* **Task to complete**
Where a line of the records holds the string "touch", copy that line.

Saved entries:
________________________
Background: an optimization exercise with open tools, aiming at a short achievable clock period and few clock cycles. Do not read the settings as production practice.
The RTL was checked by simulation tests, not by an equivalence proof against the original design.
Power is estimated from default activity; no workload was simulated.

$ cat flow/constraint.sdc
create_clock -name core_clock -period 6.0 [get_ports {clk}]
set_input_delay 1.2000 -clock core_clock [delete_from_list [all_inputs] [get_ports {clk}]]
set_output_delay 1.2000 -clock core_clock [all_outputs]
set_load 0.01 [all_outputs]
$ cat flow/design.v
package ibp_pkg;
  localparam int NB       = 2;                     
  localparam int BK_W     = (NB > 2) ? 2 : 1;      
  localparam int RQ_DEPTH = 3;                     
  localparam int ROWQ_AW  = 4;                     
  localparam int CNT_W    = 5;                     
  localparam int OQ_AW    = 3;
  localparam int OQ_DEPTH = 2**OQ_AW;              
  localparam logic [7:0] PIX_RESET = 8'd127;
  localparam logic [1:0] KIND_START = 2'd0;
  localparam logic [1:0] KIND_ABOVE = 2'd1;
  localparam logic [1:0] KIND_LEFT  = 2'd2;
  localparam logic [1:0] KIND_ROW   = 2'd3;
  localparam logic [1:0] MODE_DC = 2'd0;
  localparam logic [1:0] MODE_V  = 2'd1;
  localparam logic [1:0] MODE_H  = 2'd2;
  localparam logic [1:0] MODE_TM = 2'd3;
endpackage
import ibp_pkg::*;
module ibp_front (
  input  logic        clk,
  input  logic        rst_n,       
  input  logic        rst_i,       
  input  logic        in_valid,
  output logic        in_ready,
  input  logic [1:0]  in_kind,
  input  logic [1:0]  in_mode,
  input  logic [6:0]  in_width,
  input  logic [6:0]  in_height,
  input  logic [7:0]  in_corner,
  input  logic [5:0]  in_index,
  input  logic [7:0]  in_value,
  input  logic        take,        
  output logic        offer_v,
  output logic [39:0] offer,
  input  logic        head_v       
);
  localparam int D = 3;            
  logic          rdy_r, cap_v;
  logic [39:0]   cap_d, q_head;
  logic [39:0]   slot_r [D];
  logic [D-1:0]  wr_oh, rd_oh;     
  logic [D:0]    cnt_oh;           
  logic          q_ne, push_q, pop_q, rdy_nx;
  logic [1:0]    k;
  assign in_ready = rdy_r;
  always_ff @(posedge clk) begin
    cap_d <= {in_kind, in_mode, in_width, in_height, in_corner, in_index, in_value};
    if (!rst_n || rst_i) cap_v <= 1'b0;
    else                 cap_v <= in_valid && rdy_r;
  end
  always_comb begin
    q_head = '0;
    for (int j = 0; j < D; j++) q_head |= {40{rd_oh[j]}} & slot_r[j];
  end
  assign q_ne    = !cnt_oh[0];
  assign offer_v = q_ne || cap_v;
  assign offer   = q_ne ? q_head : cap_d;
  assign pop_q   = take && q_ne;
  assign push_q  = cap_v && !(take && !q_ne);
  always_comb begin
    k = 2'(head_v) + 2'(cap_v) + 2'(rdy_r);
    unique case (k)
      2'd0:    rdy_nx = 1'b1;
      2'd1:    rdy_nx = !cnt_oh[3];
      2'd2:    rdy_nx = cnt_oh[0] || cnt_oh[1];
      default: rdy_nx = cnt_oh[0];
    endcase
  end
  always_ff @(posedge clk) begin
    for (int j = 0; j < D; j++)
      if (push_q && wr_oh[j]) slot_r[j] <= cap_d;
  end
  always_ff @(posedge clk) begin
    if (!rst_n || rst_i) begin
      wr_oh  <= D'(1);
      rd_oh  <= D'(1);
      cnt_oh <= (D+1)'(1);
      rdy_r  <= 1'b0;
    end else begin
      if (push_q) wr_oh <= {wr_oh[D-2:0], wr_oh[D-1]};
      if (pop_q)  rd_oh <= {rd_oh[D-2:0], rd_oh[D-1]};
      if (push_q && !pop_q)      cnt_oh <= {cnt_oh[D-1:0], 1'b0};
      else if (pop_q && !push_q) cnt_oh <= {1'b0, cnt_oh[D:1]};
      rdy_r <= rdy_nx;
    end
  end
endmodule
import ibp_pkg::*;
module ibp_add #(
  parameter int W = 8
) (
  input  logic [W-1:0] a,
  input  logic [W-1:0] b,
  input  logic         ci,
  output logic [W-1:0] s,
  output logic         co
);
  localparam int LV = $clog2(W) + 1;
  logic [W-1:0] g [LV+1];
  logic [W-1:0] p [LV+1];
  logic [W-1:0] p0;
  always_comb begin
    p0   = a ^ b;
    g[0] = a & b;
    p[0] = p0;
    g[0][0] = (a[0] & b[0]) | (p0[0] & ci);
    for (int l = 0; l < LV; l++) begin
      for (int i = 0; i < W; i++) begin
        if (i >= (1 << l)) begin
          g[l+1][i] = g[l][i] | (p[l][i] & g[l][i - (1 << l)]);
          p[l+1][i] = p[l][i] & p[l][i - (1 << l)];
        end else begin
          g[l+1][i] = g[l][i];
          p[l+1][i] = p[l][i];
        end
      end
    end
    s[0] = p0[0] ^ ci;
    for (int i = 1; i < W; i++) s[i] = p0[i] ^ g[LV][i-1];
    co = g[LV][W-1];
  end
endmodule
module ibp_updn #(
  parameter int W = 5
) (
  input  logic [W-1:0] q,
  input  logic         up,
  input  logic         dn,
  output logic [W-1:0] d
);
  logic [W-1:0] qp, qm;
  logic         unused_p, unused_m;
  ibp_add #(.W(W)) u_p (.a(q), .b('0), .ci(1'b1), .s(qp), .co(unused_p));
  ibp_add #(.W(W)) u_m (.a(q), .b('1), .ci(1'b0), .s(qm), .co(unused_m));
  assign d = (up && !dn) ? qp : (dn && !up) ? qm : q;
endmodule
module ibp_csa #(
  parameter int N = 3,
  parameter int W = 15,
  parameter int M = 2 * (N / 3) + (N % 3)
) (
  input  logic [N*W-1:0] x,
  output logic [M*W-1:0] y
);
  always_comb begin
    for (int t = 0; t < N / 3; t++) begin
      y[(2*t)*W +: W]   = x[(3*t)*W +: W] ^ x[(3*t+1)*W +: W] ^ x[(3*t+2)*W +: W];
      y[(2*t+1)*W +: W] = W'({(x[(3*t)*W +: W] & x[(3*t+1)*W +: W])
                            | (x[(3*t)*W +: W] & x[(3*t+2)*W +: W])
                            | (x[(3*t+1)*W +: W] & x[(3*t+2)*W +: W]), 1'b0});
    end
    for (int t = 0; t < N % 3; t++)
      y[(2*(N/3)+t)*W +: W] = x[(3*(N/3)+t)*W +: W];
  end
endmodule
module ibp_queue #(
  parameter int W  = 8,
  parameter int AW = 4
) (
  input  logic         clk,
  input  logic         rst,
  input  logic         push,
  input  logic [W-1:0] push_d,
  input  logic         pop,
  output logic [W-1:0] head_d,
  output logic         empty,
  output logic         afull      
);
  logic [W-1:0]  slot_r [2**AW];
  logic [AW-1:0] wr_r, rd_r, wr_nx, rd_nx;
  logic [AW:0]   cnt_r, cnt_nx;
  ibp_updn #(.W(AW))   u_wr  (.q(wr_r),  .up(push), .dn(1'b0), .d(wr_nx));
  ibp_updn #(.W(AW))   u_rd  (.q(rd_r),  .up(pop),  .dn(1'b0), .d(rd_nx));
  ibp_updn #(.W(AW+1)) u_cnt (.q(cnt_r), .up(push), .dn(pop),  .d(cnt_nx));
  assign head_d = slot_r[rd_r];
  assign empty  = (cnt_r == '0);
  always_ff @(posedge clk) begin
    if (push) slot_r[wr_r] <= push_d;
  end
  always_ff @(posedge clk) begin
    if (rst) begin
      wr_r  <= '0;
      rd_r  <= '0;
      cnt_r <= '0;
      afull <= 1'b0;
    end else begin
      wr_r  <= wr_nx;
      rd_r  <= rd_nx;
      cnt_r <= cnt_nx;
      afull <= cnt_nx[AW] || (&cnt_nx[AW-1:1]);
    end
  end
endmodule
Source: an optimization exercise on an open RTL-to-GDS flow (aim: small area). Production flows keep margins and buffers that such runs may drop.
Where RTL was checked, it was by simulation tests only, not by an equivalence proof against the original.
The clock port is modelled as an ideal driver; clocking choices that lean on that would not hold on a real chip.

==> amber: inputs <==
==> flow/design.v <==
`timescale 1ns/100ps
module fifo_ctl_top
(
    input  logic        clk,
    input  logic        rst,
    input  logic [63:0] i_rx_data,           
    input  logic        i_rx_valid,
    output logic [31:0] o_tx_data,
    output logic [1:0]  o_tx_tag,            
    output logic [1:0]  o_tx_ctx,
    output logic        o_tx_valid,
    input  logic        i_tx_ready
);
    logic        magic_ok;
    logic        is_loop;
    logic        is_cmd;
    logic [15:0] cmd_addr;
    logic [15:0] cmd_mask;
    logic [15:0] cmd_value;
    logic [2:0]  off;
    logic        rw_hit;
    logic        ro_hit;
    logic        do_read;
    logic        do_write;
    assign magic_ok  = i_rx_valid && (i_rx_data[7:0] == 8'h77);
    assign is_loop   = magic_ok && (i_rx_data[9:8] == 2'b10);
    assign is_cmd    = magic_ok && (i_rx_data[9:8] == 2'b11);
    assign cmd_addr  = i_rx_data[31:16];
    assign cmd_mask  = {i_rx_data[39:32], i_rx_data[47:40]};
    assign cmd_value = {i_rx_data[55:48], i_rx_data[63:56]};
    assign off       = cmd_addr[2:0];
    assign rw_hit    = cmd_addr[15] && (cmd_addr[14:3] == 12'd0) && (off != 3'd7);
    assign ro_hit    = !cmd_addr[15] && (cmd_addr[14:4] == 11'd0) && (cmd_addr[3:0] != 4'hf);
    assign do_read   = is_cmd && i_rx_data[12];
    assign do_write  = is_cmd && i_rx_data[13] && rw_hit;
    logic [7:0]  rw_b [0:7];
    logic [15:0] send_count;
    logic        send_en;
    logic        do_count;
    logic        resp_afull;
    assign send_count = {rw_b[5], rw_b[4]};
    assign send_en    = rw_b[2][0];
    assign do_count   = !do_read && !do_write && !resp_afull && send_en &&
                        (send_count != 16'h0000);
    logic [15:0] count_dec;
    assign count_dec = send_count - 16'd1;
    logic [7:0] v_par [0:1];
    logic [7:0] m_par [0:1];
    logic [7:0] touch;
    assign v_par[0] = off[0] ? cmd_value[15:8] : cmd_value[7:0];
    assign v_par[1] = off[0] ? cmd_value[7:0]  : cmd_value[15:8];
    assign m_par[0] = off[0] ? cmd_mask[15:8]  : cmd_mask[7:0];
    assign m_par[1] = off[0] ? cmd_mask[7:0]   : cmd_mask[15:8];
    always_comb
        for (int b = 0; b < 8; b++)
            touch[b] = do_write && ((b < 7 && off == 3'(b)) || (b > 0 && off == 3'(b - 1)));
    always_ff @(posedge clk)
    begin
        for (int b = 0; b < 8; b++)
            for (int j = 0; j < 8; j++)
            begin
                if (rst)
                    rw_b[b][j] <= (b == 0) ? 1'((8'hcd >> j) & 1) :
                                  (b == 1) ? 1'((8'hef >> j) & 1) : 1'b0;
                else if (touch[b] && m_par[b % 2][j])
                    rw_b[b][j] <= v_par[b % 2][j];
                else if (do_count && (b == 4 || b == 5))
                    rw_b[b][j] <= count_dec[(b - 4) * 8 + j];
            end
    end
    logic [15:0] rw_rd;          
    logic [19:0] resp_in;
    always_comb
    begin
        logic [7:0] ev;
        logic [7:0] od;
        ev = rw_b[{off[2:1] + 2'(off[0]), 1'b0}];
        od = rw_b[{off[2:1], 1'b1}];
        rw_rd = off[0] ? {od, ev} : {ev, od};
    end
    always_comb
    begin
        if (do_read)
            resp_in = rw_hit ? {1'b1, off, rw_rd} : {3'b000, ro_hit, cmd_addr};
        else
            resp_in = {4'b1111, send_count};
    end
    function automatic logic [15:0] ro_data(input logic hit, input logic [3:0] a);
        logic [127:0] img;
        logic [7:0]   lo;
        logic [7:0]   hi;
        img = 128'hc0ffee01_0005_0201_00000010_0000_ab89;
        lo  = img[{a, 3'b000} +: 8];
        hi  = img[{a + 4'd1, 3'b000} +: 8];
        if (hit)
            ro_data = {lo, hi};
        else
            ro_data = 16'h0000;
    endfunction
    logic [33:0] loop_mem [0:15];
    logic [19:0] resp_mem [0:15];
    logic [3:0]  loop_wp, loop_rp, resp_wp, resp_rp;
    logic [4:0]  loop_cnt, resp_cnt;         
    logic        loop_pend, resp_pend;       
    logic        loop_ne, resp_ne;           
    logic        loop_full, resp_full;       
    logic        resp_af;                    
    logic [4:0]  loop_cnt_nx, resp_cnt_nx;
    logic        loop_wr, resp_wr;
    logic        loop_pop, resp_pop;
    logic        load_ok;
    assign resp_afull = resp_af;
    assign load_ok  = !o_tx_valid || i_tx_ready;
    assign loop_pop = load_ok && loop_ne;
    assign resp_pop = load_ok && !loop_ne && resp_ne;
    assign loop_cnt_nx = loop_cnt + 5'(loop_pend) - 5'(loop_pop);
    assign resp_cnt_nx = resp_cnt + 5'(resp_pend) - 5'(resp_pop);
    assign loop_wr = !rst && is_loop && (!loop_full || loop_pop);
    assign resp_wr = !rst && (do_read || do_count) && (!resp_full || resp_pop);
    always_ff @(posedge clk)
    begin
        if (rst)
        begin
            loop_wp   <= '0;
            loop_rp   <= '0;
            loop_cnt  <= '0;
            loop_pend <= 1'b0;
            loop_ne   <= 1'b0;
            loop_full <= 1'b0;
            resp_wp   <= '0;
            resp_rp   <= '0;
            resp_cnt  <= '0;
            resp_pend <= 1'b0;
            resp_ne   <= 1'b0;
            resp_full <= 1'b0;
            resp_af   <= 1'b0;
        end
        else
        begin
            loop_cnt  <= loop_cnt_nx;
            loop_pend <= loop_wr;
            loop_ne   <= (loop_cnt_nx != 5'd0);
            loop_full <= (loop_cnt_nx + 5'(loop_wr) == 5'd16);
            resp_cnt  <= resp_cnt_nx;
            resp_pend <= resp_wr;
            resp_ne   <= (resp_cnt_nx != 5'd0);
            resp_full <= (resp_cnt_nx + 5'(resp_wr) == 5'd16);
            resp_af   <= (resp_cnt_nx >= 5'd12);
            if (loop_wr)
                loop_wp <= loop_wp + 4'd1;
            if (resp_wr)
                resp_wp <= resp_wp + 4'd1;
            if (loop_pop)
                loop_rp <= loop_rp + 4'd1;
            if (resp_pop)
                resp_rp <= resp_rp + 4'd1;
        end
    end
    always_ff @(posedge clk)
    begin
        if (loop_wr)
            loop_mem[loop_wp] <= {i_rx_data[11:10], i_rx_data[63:32]};
        if (resp_wr)
            resp_mem[resp_wp] <= resp_in;
    end
    logic [33:0] loop_head;
    logic [19:0] resp_head;
    logic [31:0] resp_word;
    always_comb
    begin
        loop_head = '0;
        resp_head = '0;
        for (int i = 0; i < 16; i++)
        begin
            loop_head = loop_head | ({34{loop_ne && loop_rp == 4'(i)}} & loop_mem[i]);
            resp_head = resp_head | ({20{!loop_ne && resp_rp == 4'(i)}} & resp_mem[i]);
        end
    end
    always_comb
    begin
        if (!resp_head[19])
            resp_word = {resp_head[15:0], ro_data(resp_head[16], resp_head[3:0])};
        else if (resp_head[18:16] == 3'd7)
            resp_word = {16'hfffe, resp_head[15:0]};
        else
            resp_word = {13'h1000, resp_head[18:16], resp_head[15:0]};
    end
    logic tag_resp;
    always_ff @(posedge clk)
    begin
        if (rst)
            o_tx_valid <= 1'b0;
        else if (load_ok)
            o_tx_valid <= loop_pop || resp_pop;
    end
    always_ff @(posedge clk)
    begin
        if (loop_pop || resp_pop)
        begin
            o_tx_data <= loop_head[31:0] | resp_word;
            o_tx_ctx  <= loop_head[33:32];
            tag_resp  <= !loop_ne;
        end
    end
    assign o_tx_tag = {1'b1, tag_resp};
endmodule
________________________
* **Result**
    logic [7:0] touch;
            touch[b] = do_write && ((b < 7 && off == 3'(b)) || (b > 0 && off == 3'(b - 1)));
                else if (touch[b] && m_par[b % 2][j])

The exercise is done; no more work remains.